Influence of fluvial processes on the Quaternary geologic framework of the continental shelf, North Carolina, USA

Abstract

Digital, single-channel, high-resolution seismic reflection profiles were acquired from the insular continental shelf of North Carolina, USA along a data grid extending from Oregon Inlet northward 48 km to Duck, North Carolina and from the nearshore zone seaward approximately 28 km (total surveyed area=1334 km 2). These data were processed and interpreted to delineate principal reflecting horizons and develop a three-dimensional seismic stratigraphic framework for the continental shelf that was compared to stratigraphic data from the shoreward back-barrier (estuarine) and barrier island system. Six principal reflecting horizons (designated R 0 through R 5) were present within the upper 60 m of the shelf stratigraphic succession. Three-dimensional mapping of reflector R 1 demonstrated its origin from fluvial incision of the continental shelf during an episode (or episodes) of lowered sea-level. Fluvial processes during development of reflector R 1 were responsible for extensive reworking and re-deposition of sediment throughout most of the northern half of the study area. Five seismic stratigraphic units (designated S 1 through S 5) were tentatively correlated with depositional sequences previously identified from the North Carolina back-barrier (estuarine) and barrier island system.
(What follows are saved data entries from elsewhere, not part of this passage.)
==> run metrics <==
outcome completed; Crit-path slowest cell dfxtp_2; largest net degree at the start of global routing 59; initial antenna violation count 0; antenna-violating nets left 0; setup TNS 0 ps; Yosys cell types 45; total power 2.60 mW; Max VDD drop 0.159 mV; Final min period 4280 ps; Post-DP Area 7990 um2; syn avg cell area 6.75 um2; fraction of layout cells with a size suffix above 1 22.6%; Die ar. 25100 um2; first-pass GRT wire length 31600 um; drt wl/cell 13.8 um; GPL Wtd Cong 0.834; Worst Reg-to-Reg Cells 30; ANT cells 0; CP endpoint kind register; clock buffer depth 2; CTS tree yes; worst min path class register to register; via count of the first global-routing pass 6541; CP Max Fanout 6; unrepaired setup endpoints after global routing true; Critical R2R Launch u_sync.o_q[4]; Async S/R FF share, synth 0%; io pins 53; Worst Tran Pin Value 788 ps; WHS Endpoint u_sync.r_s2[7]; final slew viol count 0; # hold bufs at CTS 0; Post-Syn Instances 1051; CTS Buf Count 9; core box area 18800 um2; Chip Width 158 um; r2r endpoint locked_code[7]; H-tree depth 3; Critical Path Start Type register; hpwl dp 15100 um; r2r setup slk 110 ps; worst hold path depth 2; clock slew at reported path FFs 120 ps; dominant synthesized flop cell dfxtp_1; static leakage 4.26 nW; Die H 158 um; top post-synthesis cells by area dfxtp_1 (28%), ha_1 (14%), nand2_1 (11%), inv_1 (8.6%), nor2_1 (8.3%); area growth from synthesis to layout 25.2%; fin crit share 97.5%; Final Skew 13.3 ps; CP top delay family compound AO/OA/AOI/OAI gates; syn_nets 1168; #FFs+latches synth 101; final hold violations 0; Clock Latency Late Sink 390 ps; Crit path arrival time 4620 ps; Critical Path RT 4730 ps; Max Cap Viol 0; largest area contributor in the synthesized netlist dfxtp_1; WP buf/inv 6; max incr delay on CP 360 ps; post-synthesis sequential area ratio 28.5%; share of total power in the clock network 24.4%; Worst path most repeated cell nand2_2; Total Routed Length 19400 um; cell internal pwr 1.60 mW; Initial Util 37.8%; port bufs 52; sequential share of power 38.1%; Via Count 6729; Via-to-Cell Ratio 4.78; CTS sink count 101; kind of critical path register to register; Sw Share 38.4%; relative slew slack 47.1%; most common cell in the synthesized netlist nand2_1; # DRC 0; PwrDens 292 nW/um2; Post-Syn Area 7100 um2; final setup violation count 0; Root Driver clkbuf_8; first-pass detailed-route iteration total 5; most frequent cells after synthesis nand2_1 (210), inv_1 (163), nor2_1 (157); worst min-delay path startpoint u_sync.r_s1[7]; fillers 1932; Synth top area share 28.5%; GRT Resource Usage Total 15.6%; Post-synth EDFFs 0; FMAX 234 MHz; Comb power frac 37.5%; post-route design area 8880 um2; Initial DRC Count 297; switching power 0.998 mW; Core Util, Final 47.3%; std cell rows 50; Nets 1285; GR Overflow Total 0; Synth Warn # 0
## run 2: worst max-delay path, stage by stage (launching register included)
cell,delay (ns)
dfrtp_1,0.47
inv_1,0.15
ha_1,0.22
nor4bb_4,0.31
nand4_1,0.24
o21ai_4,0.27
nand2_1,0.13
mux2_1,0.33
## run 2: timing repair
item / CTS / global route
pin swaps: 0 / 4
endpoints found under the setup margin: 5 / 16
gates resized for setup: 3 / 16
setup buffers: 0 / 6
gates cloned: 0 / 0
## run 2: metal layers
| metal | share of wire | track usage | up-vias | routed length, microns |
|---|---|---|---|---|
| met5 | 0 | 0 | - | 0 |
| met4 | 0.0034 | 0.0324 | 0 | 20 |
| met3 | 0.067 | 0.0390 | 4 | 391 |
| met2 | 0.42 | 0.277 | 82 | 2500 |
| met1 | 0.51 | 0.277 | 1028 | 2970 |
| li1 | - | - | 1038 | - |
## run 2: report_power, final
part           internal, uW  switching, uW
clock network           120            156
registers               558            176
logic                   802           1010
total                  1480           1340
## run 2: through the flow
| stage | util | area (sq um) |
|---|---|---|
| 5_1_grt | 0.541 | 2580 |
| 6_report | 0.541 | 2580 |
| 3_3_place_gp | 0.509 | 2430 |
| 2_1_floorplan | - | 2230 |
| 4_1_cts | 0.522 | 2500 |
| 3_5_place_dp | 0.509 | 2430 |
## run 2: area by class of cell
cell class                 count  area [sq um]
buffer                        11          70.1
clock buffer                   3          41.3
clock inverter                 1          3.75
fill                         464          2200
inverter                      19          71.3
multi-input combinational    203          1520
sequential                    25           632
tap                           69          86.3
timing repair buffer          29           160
File: config.mk
export PLATFORM = sky130hd
export DESIGN_NAME = zero_flag_pipe
export DESIGN_NICKNAME = d
export VERILOG_FILES = /design/src/rtl/zero_flag_pipe.sv
export SDC_FILE = /design/constraint.sdc
export NUM_CORES = 1
export LEC_CHECK = 0
export ABC_AREA = 1
export CELL_PAD_IN_SITES_DETAIL_PLACEMENT = 1
export CELL_PAD_IN_SITES_GLOBAL_PLACEMENT = 1
export CORE_MARGIN = 3
export CORE_UTILIZATION = 21
export CTS_CLUSTER_SIZE = 30
export DETAILED_ROUTE_END_ITERATION = 7
export PLACE_DENSITY = 0.91
export SYNTH_ARGS = -nofsm -noshare
export SYNTH_HDL_FRONTEND = slang
export SYNTH_SLANG_ARGS = --single-unit
File: constraint.sdc
create_clock -name clk -period 1.5 [get_ports clk]
set_input_delay 0.225 -clock clk [delete_from_list [all_inputs] [get_ports clk]]
set_output_delay 0.225 -clock clk [all_outputs]
set_load 0.05 [all_outputs]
These five stratigraphic units span the Quaternary Period (S 1=early Holocene; S 2=51–78 ka; S 3=330–530 ka; S 4=1.1–1.8 Ma; S 5=earliest Pleistocene). Unit S 1 is composed of fine-grained fluvial/estuarine sediment that back-filled incised streams during early Holocene sea-level rise. The four other stratigraphic units (S 2–S 5) display tabular depositional geometries, low total relief, and thicken toward the east–southeast as their basal reflectors dip gently between 0.41 m km −1 (0.02°) and 0.54 m km −1 (0.03°). Knowledge of the three-dimensional subsurface stratigraphic architecture of the continental shelf enhances understanding of the development of shelf depositional successions and provides a framework for development of better Quaternary sea-level data, especially offshore North Carolina where such data are sparse.